Is it too tendentious, meanwhile, to observe that we still have a shockingly high rate of incarceration completely without the internment camps of our political mythology? Is it too much to note that we fret about these secretly planned internment camps while ignoring the clear and overt signals from the current administration that it wants to expand the prison-industrial complex? Does calling them prisons make our enduring love affair morally okay?
How can we signal concern without falling into the same predictable tropes? Can we at least try? There are plenty of other ways for a republic to go to hell, aren’t there? And how can we separate the credible signals from the incredible? It might be good to be able to do that.
Let’s start with the obvious. “My side is freaking out” is an unreliable indicator from a Bayesian standpoint. It seems likely both to overinclude and to underinclude, to generate false positives and false negatives aplenty. Whichever side it is, let’s take a moment and recognize that “my side” freaks out in some downright predictable ways, and that just lately “my side” has been doing it all the time. I have no particular reason to think that these freakouts are especially likely to predict anything, because the other side – whichever side that is – is freaking out in some way that’s point-for-point analogous. And it’s not as though I trust them.
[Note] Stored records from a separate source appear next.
[src/hdl/edge_pkg.sv]
// ======================================
// Edge detector shared definitions.
// Frame constants and the pixel, gradient
// and coordinate types of the pipeline.
// ======================================
package edge_pkg;

    // Pixels per row of the incoming frame.
    localparam int LINE_WIDTH = 32;

    // Cycles from an accepted pixel to its result when nothing stalls.
    localparam int PIPE_LATENCY = 4;

    localparam int COL_BITS  = $clog2(LINE_WIDTH);
    localparam int GRAD_BITS = 11;

    // Grayscale pixel, also used for the magnitude and the threshold.
    typedef logic [7:0] pixel_t;

    // Signed Sobel gradient, wide enough for +/-1020.
    typedef logic signed [GRAD_BITS-1:0] grad_t;

    typedef logic [COL_BITS-1:0] col_t;

    // Row count saturates at 2, since only the first two rows are special.
    typedef logic [1:0] row_t;

    localparam col_t   LAST_COL  = col_t'(LINE_WIDTH - 1);
    localparam row_t   ROW_FULL  = 2'd2;
    localparam pixel_t PIXEL_MAX = 8'hff;

endpackage : edge_pkg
The left freaks out when Trump doesn’t wave to them as he steps on an airplane, or when he likes his steaks well done, or when he resorts to the expedient of scotch taping his necktie: think of the seriousness, the grandeur of the office! The bad taste of it all! And then the left forgets or downplays that it did any such thing. The right imagines that Obama wearing jeans signals a deep Hawaiian-Kenyan contempt for the High Office of the President of the Greatest Republic of Ever and Ever; it sniffs at the suspicious un-Americanness when he orders his hamburger with spicy mustard.
And we know where that leads: to camps, of course.
The specificity of the fear, the disconcertingly innocuous beginnings – a failure to wave! spicy mustard! – and the weird commonality of its structure across the entire political spectrum all render the fear itself improbable. Our love for the potted declension narrative all but certainly blinds us to disasters that we ought to spend our resources averting instead.
It also makes us look like ninnies. Even on the off chance that the declension narrative may be right in every particular, well, who wants to look like a ninny? No one really wants to sound as crazy as the Jade Helm people – particularly if the Jade Helm people happen to be right, and if something exactly like Jade Helm is about to go down for real, with Chinese communists streaming out of tunnels in your local Wal-Mart to overrun the American southwest.
Effectively countering a feared breakdown of liberal democracy may require a set of tactics that we do not yet have. It will certainly require an attitude that we lack: the attitude of levelheaded confidence in the midst of a looming disaster. Confidence not because everything is going well, but precisely because it isn’t, and because only a levelheaded response will do. Not losing our minds begins, prosaically enough, with not losing our minds: Quand on est dans la merde jusqu’au cou, il ne reste plus qu’à chanter. And let’s sing some new tunes while we’re at it.